Scientific classification
- Kingdom: Plantae
- Clade: Tracheophytes
- Clade: Angiosperms
- Clade: Eudicots
- Clade: Rosids
- Order: Malpighiales
- Family: Hypericaceae
- Genus: Harungana
- Species: H. madagascariensis
- Binomial name: Harungana madagascariensis Lam. ex Poir.
- Synonyms: Haronga ovata Thouars ; Harungana paniculata Pers. ; Harungana pubescens Poir. ; Haronga madagascariensis (Lam. ex Poir.) Choisy ; Haronga madagascariensis var. pubescens (Poir.) Choisy ; Haemocarpus paniculatus (Pers.) Spreng. ; Haronga paniculata (Pers.) Lodd. ex Steud. ; Haronga pubescens (Poir.) Steud. ; Psorospermum leonense Turcz. ; Haronga paniculata var. oblongifolia (Engl.) De Wild. ; Haronga paniculata f. oblongifolia Engl. ; Harungana robynsii Spirlet;

= Harungana madagascariensis =

- Genus: Harungana
- Species: madagascariensis
- Authority: Lam. ex Poir.
- Conservation status: LC

Species of flowering plant

Harungana madagascariensis is a flowering plant found in Madagascar that is commonly known as the dragon's blood tree, orange-milk tree or haronga.

== Description ==
The haronga is a small, bushy tree that usually ranges from 4 m to 7 m in height, but sometimes it can grow up to 25 meters.
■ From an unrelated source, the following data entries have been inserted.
[config.mk]
export PLATFORM = sky130hd
export DESIGN_NAME = data_mem_arbiter_flat
export DESIGN_NICKNAME = d
export VERILOG_FILES = /design/src/rtl/data_mem_arbiter_if.sv /design/src/rtl/data_mem_arbiter.sv /design/src/flat_wrapper.sv
export SDC_FILE = /design/constraint.sdc
export NUM_CORES = 1
export LEC_CHECK = 0
export BUFFER_PORTS_ARGS = -buffer_cell sky130_fd_sc_hd__buf_2
export CAP_MARGIN = 30
export CORE_AREA = 2 2 90 92
export DETAILED_ROUTE_END_ITERATION = 8
export DIE_AREA = 0 0 92 94
export GPL_TIMING_DRIVEN = 0
export HOLD_SLACK_MARGIN = 0.15
export PLACE_DENSITY = 0.71
export SLEW_MARGIN = 20
export SYNTH_ARGS = -nofsm -noshare
export SYNTH_HDL_FRONTEND = slang
export SYNTH_SLANG_ARGS = --single-unit
[constraint.sdc]
create_clock -name clk -period 4.38 [get_ports clk]
set_input_delay 0.219 -clock clk [delete_from_list [all_inputs] [get_ports clk]]
set_output_delay 0.219 -clock clk [all_outputs]
set_load 0.05 [all_outputs]
[src/rtl/data_mem_arbiter_if.sv]
// ---------------------------------------------------------------------------
// data_mem_arbiter_if
// Bundles the three buses around the data-memory arbiter:
//   Core_*  : CPU MEM-stage request, stall and load-return channel
//   Ld_*    : external key/ciphertext loader request, grant and read return
//   Mem_*   : single-port synchronous RAM (read data one cycle after Mem_En)
// Modports:
//   slave  - the arbiter itself (takes requests, drives grants and the RAM)
//   master - the environment (core, loader and RAM model)
// ---------------------------------------------------------------------------
interface data_mem_arbiter_if #(
   parameter int ADDR_W = 10,
   parameter int DATA_W = 32
);
   logic              Core_Req;
   logic              Core_WE;
   logic [ADDR_W-1:0] Core_Addr;
   logic [DATA_W-1:0] Core_WData;
   logic              Core_Stall;
   logic [DATA_W-1:0] Core_RData;
   logic              Core_RValid;

   logic              Ld_Req;
   logic              Ld_WE;
   logic              Ld_Lock;
   logic [ADDR_W-1:0] Ld_Addr;
   logic [DATA_W-1:0] Ld_WData;
   logic              Ld_Gnt;
   logic [DATA_W-1:0] Ld_RData;
   logic              Ld_RValid;

   logic              Mem_En;
   logic              Mem_WE;
   logic [ADDR_W-1:0] Mem_Addr;
   logic [DATA_W-1:0] Mem_WData;
   logic [DATA_W-1:0] Mem_RData;

   modport slave (
      input  Core_Req, Core_WE, Core_Addr, Core_WData,
      input  Ld_Req, Ld_WE, Ld_Lock, Ld_Addr, Ld_WData,
      input  Mem_RData,
      output Core_Stall, Core_RData, Core_RValid,
      output Ld_Gnt, Ld_RData, Ld_RValid,
      output Mem_En, Mem_WE, Mem_Addr, Mem_WData
   );

   modport master (
      output Core_Req, Core_WE, Core_Addr, Core_WData,
      output Ld_Req, Ld_WE, Ld_Lock, Ld_Addr, Ld_WData,
      output Mem_RData,
      input  Core_Stall, Core_RData, Core_RValid,
      input  Ld_Gnt, Ld_RData, Ld_RValid,
      input  Mem_En, Mem_WE, Mem_Addr, Mem_WData
   );
endinterface

[src/rtl/data_mem_arbiter.sv]
// ---------------------------------------------------------------------------
// data_mem_arbiter
// Shares one synchronous data RAM between the CPU MEM stage and an external
// loader. One access per cycle; ties go to whoever was not granted last.
// A loader holding Ld_Lock keeps the RAM for up to BURST_MAX consecutive
// grants, after which the core is guaranteed one slot.
// Ports:
//   clk  - clock, all state on rising edge
//   rst  - asynchronous active-high reset
//   bus  - data_mem_arbiter_if.slave (core, loader and RAM signals)
// ---------------------------------------------------------------------------
module data_mem_arbiter #(
   parameter int ADDR_W    = 10,
   parameter int DATA_W    = 32,
   parameter int BURST_MAX = 8
) (
   input  logic                clk,
   input  logic                rst,
   data_mem_arbiter_if.slave   bus
);
   localparam int CNT_W = $clog2(BURST_MAX + 1);
   localparam logic [CNT_W-1:0] CNT_MAX = CNT_W'(BURST_MAX);
   localparam logic [CNT_W-1:0] CNT_ONE = CNT_W'(1);

   localparam logic [1:0] ST_ARB       = 2'd0;
   localparam logic [1:0] ST_LD_BURST  = 2'd1;
   localparam logic [1:0] ST_CORE_SLOT = 2'd2;

   logic [1:0]       state_q, state_d;
   logic [CNT_W-1:0] cnt_q, cnt_d;
   logic             last_gnt_q;   // 0 = core, 1 = loader
   logic             rd_valid_q;   // a granted read returns this cycle
   logic             owner_q;      // 0 = core, 1 = loader

   logic arb_core, arb_ld;
   logic core_win, ld_win;

   // Plain round-robin between the two requesters.
   assign arb_core = bus.Core_Req & (~bus.Ld_Req | last_gnt_q);
   assign arb_ld   = bus.Ld_Req & (~bus.Core_Req | ~last_gnt_q);

   always_comb begin
      core_win = 1'b0;
      ld_win   = 1'b0;
      state_d  = state_q;
      cnt_d    = cnt_q;
      case (state_q)
         ST_LD_BURST: begin
            if (bus.Ld_Req && bus.Ld_Lock) begin
               ld_win = 1'b1;
               cnt_d  = cnt_q + CNT_ONE;
               if (cnt_q + CNT_ONE == CNT_MAX) state_d = ST_CORE_SLOT;
            end else begin
               // Burst ends; this very cycle is arbitrated normally.
               core_win = arb_core;
               ld_win   = arb_ld;
               state_d  = ST_ARB;
               cnt_d    = '0;
            end
         end
         ST_CORE_SLOT: begin
            core_win = bus.Core_Req;
            ld_win   = ~bus.Core_Req & bus.Ld_Req;
            state_d  = ST_ARB;
            cnt_d    = '0;
         end
         default: begin
            core_win = arb_core;
            ld_win   = arb_ld;
            if (arb_ld && bus.Ld_Lock) begin
               cnt_d   = CNT_ONE;
               state_d = (CNT_ONE == CNT_MAX) ? ST_CORE_SLOT : ST_LD_BURST;
            end
         end
      endcase
      // Grants are combinational, so they must be suppressed while reset
      // is held rather than relying on the registered state alone.
      if (rst) begin
         core_win = 1'b0;
         ld_win   = 1'b0;
      end
   end

   assign bus.Ld_Gnt     = ld_win;
   assign bus.Core_Stall = bus.Core_Req & ~core_win;
   assign bus.Mem_En     = core_win | ld_win;
   assign bus.Mem_WE     = core_win ? bus.Core_WE    : (ld_win ? bus.Ld_WE    : 1'b0);
   assign bus.Mem_Addr   = core_win ? bus.Core_Addr  : (ld_win ? bus.Ld_Addr  : '0);
   assign bus.Mem_WData  = core_win ? bus.Core_WData : (ld_win ? bus.Ld_WData : '0);

   always_ff @(posedge clk or posedge rst) begin
      if (rst) begin
         state_q    <= ST_ARB;
         cnt_q      <= '0;
         last_gnt_q <= 1'b1;
         rd_valid_q <= 1'b0;
         owner_q    <= 1'b0;
      end else begin
         state_q <= state_d;
         cnt_q   <= cnt_d;
         if (core_win || ld_win) last_gnt_q <= ld_win;
         rd_valid_q <= (core_win & ~bus.Core_WE) | (ld_win & ~bus.Ld_WE);
         if ((core_win & ~bus.Core_WE) | (ld_win & ~bus.Ld_WE)) owner_q <= ld_win;
      end
   end

   // RAM data is routed only to the port whose read is returning.
   assign bus.Core_RValid = rd_valid_q & ~owner_q;
   assign bus.Ld_RValid   = rd_valid_q & owner_q;
   assign bus.Core_RData  = (rd_valid_q & ~owner_q) ? bus.Mem_RData : '0;
   assign bus.Ld_RData    = (rd_valid_q & owner_q)  ? bus.Mem_RData : '0;
endmodule

[src/flat_wrapper.sv]
// flat-port wrapper written by rule: the top's interface ports become plain ports
module data_mem_arbiter_flat 
#(
   parameter int ADDR_W    = 10,
   parameter int DATA_W    = 32,
   parameter int BURST_MAX = 8
)
  (clk, rst, bus_Core_Req, bus_Core_WE, bus_Core_Addr, bus_Core_WData, bus_Ld_Req, bus_Ld_WE, bus_Ld_Lock, bus_Ld_Addr, bus_Ld_WData, bus_Mem_RData, bus_Core_Stall, bus_Core_RData, bus_Core_RValid, bus_Ld_Gnt, bus_Ld_RData, bus_Ld_RValid, bus_Mem_En, bus_Mem_WE, bus_Mem_Addr, bus_Mem_WData);
  data_mem_arbiter_if #(.ADDR_W(ADDR_W), .DATA_W(DATA_W)) bus_i ();
  input  logic clk;
  input  logic rst;
  input wire logic [$bits(bus_i.Core_Req)-1:0] bus_Core_Req;
  input wire logic [$bits(bus_i.Core_WE)-1:0] bus_Core_WE;
  input wire logic [$bits(bus_i.Core_Addr)-1:0] bus_Core_Addr;
  input wire logic [$bits(bus_i.Core_WData)-1:0] bus_Core_WData;
  input wire logic [$bits(bus_i.Ld_Req)-1:0] bus_Ld_Req;
  input wire logic [$bits(bus_i.Ld_WE)-1:0] bus_Ld_WE;
  input wire logic [$bits(bus_i.Ld_Lock)-1:0] bus_Ld_Lock;
  input wire logic [$bits(bus_i.Ld_Addr)-1:0] bus_Ld_Addr;
  input wire logic [$bits(bus_i.Ld_WData)-1:0] bus_Ld_WData;
  input wire logic [$bits(bus_i.Mem_RData)-1:0] bus_Mem_RData;
  output wire logic [$bits(bus_i.Core_Stall)-1:0] bus_Core_Stall;
  output wire logic [$bits(bus_i.Core_RData)-1:0] bus_Core_RData;
  output wire logic [$bits(bus_i.Core_RValid)-1:0] bus_Core_RValid;
  output wire logic [$bits(bus_i.Ld_Gnt)-1:0] bus_Ld_Gnt;
  output wire logic [$bits(bus_i.Ld_RData)-1:0] bus_Ld_RData;
  output wire logic [$bits(bus_i.Ld_RValid)-1:0] bus_Ld_RValid;
  output wire logic [$bits(bus_i.Mem_En)-1:0] bus_Mem_En;
  output wire logic [$bits(bus_i.Mem_WE)-1:0] bus_Mem_WE;
  output wire logic [$bits(bus_i.Mem_Addr)-1:0] bus_Mem_Addr;
  output wire logic [$bits(bus_i.Mem_WData)-1:0] bus_Mem_WData;
  assign bus_i.Core_Req = bus_Core_Req;
  assign bus_i.Core_WE = bus_Core_WE;
  assign bus_i.Core_Addr = bus_Core_Addr;
  assign bus_i.Core_WData = bus_Core_WData;
  assign bus_i.Ld_Req = bus_Ld_Req;
  assign bus_i.Ld_WE = bus_Ld_WE;
  assign bus_i.Ld_Lock = bus_Ld_Lock;
  assign bus_i.Ld_Addr = bus_Ld_Addr;
  assign bus_i.Ld_WData = bus_Ld_WData;
  assign bus_i.Mem_RData = bus_Mem_RData;
  assign bus_Core_Stall = bus_i.Core_Stall;
  assign bus_Core_RData = bus_i.Core_RData;
  assign bus_Core_RValid = bus_i.Core_RValid;
  assign bus_Ld_Gnt = bus_i.Ld_Gnt;
  assign bus_Ld_RData = bus_i.Ld_RData;
  assign bus_Ld_RValid = bus_i.Ld_RValid;
  assign bus_Mem_En = bus_i.Mem_En;
  assign bus_Mem_WE = bus_i.Mem_WE;
  assign bus_Mem_Addr = bus_i.Mem_Addr;
  assign bus_Mem_WData = bus_i.Mem_WData;
  data_mem_arbiter #(.ADDR_W(ADDR_W), .DATA_W(DATA_W), .BURST_MAX(BURST_MAX)) u_core (.clk(clk), .rst(rst), .bus(bus_i));
endmodule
The branches stem out from a cylindrical trunk. Its crown appears to be golden-green color. Bole is always angular and forked. Bark appears to be maroon-colored and it is vertically fissured. The scales are vertically arranged and can be flaked off easily. The tree can be immediately identified by its almost fluorescent orange latex from strips that were peeled off from the stem. The orange latex discharges when leaves are snapped off or branches are broken. Majority of tree surface is covered with stellate hairs. When damaged, the bark exudes orange latex.

Its leaves are opposite, simple and ovate. Leaf blades 6–20 by 3–10 cm. Leaves appear to be glossy. Leaf blade underside is covered with stellate hairs or scales. Prominent veining. Underside surface is covered with dense rusty hair. Numerous lateral nerves. Young leaves are distinctive due to it brown lower surface. Apex tapering. Petiole 1.5–3 cm long.

The flowers are small, approximately 5-6mm. Bisexual. White or cream colored. Almond scented. Sepals are marked by dark red-brownish dots. Stamens fused into five bundles, usually two or three stamens per bundle. But single stamen can also be found occasionally. Ovary is marked by dark glandular spots. Stalks and calyx are covered with short rusty hairs. In Southern Africa, flowering can be observed from January to April and fruiting season lasts until October. In Sierra Leone, the plant flowering begins in May and reaches its maximum in August and September, then tapers off around December.

The fruits are small about 3mm in diameter, +/-globular. Berry-like (drupe). Fruit appear to be greenish-orange and it becomes red when mature. Calyx persistent. Fruits are marked by glandular dots and streaks. Endocarp surface is hard which makes it difficult to cut. The fruit is not edible and have no apparent use.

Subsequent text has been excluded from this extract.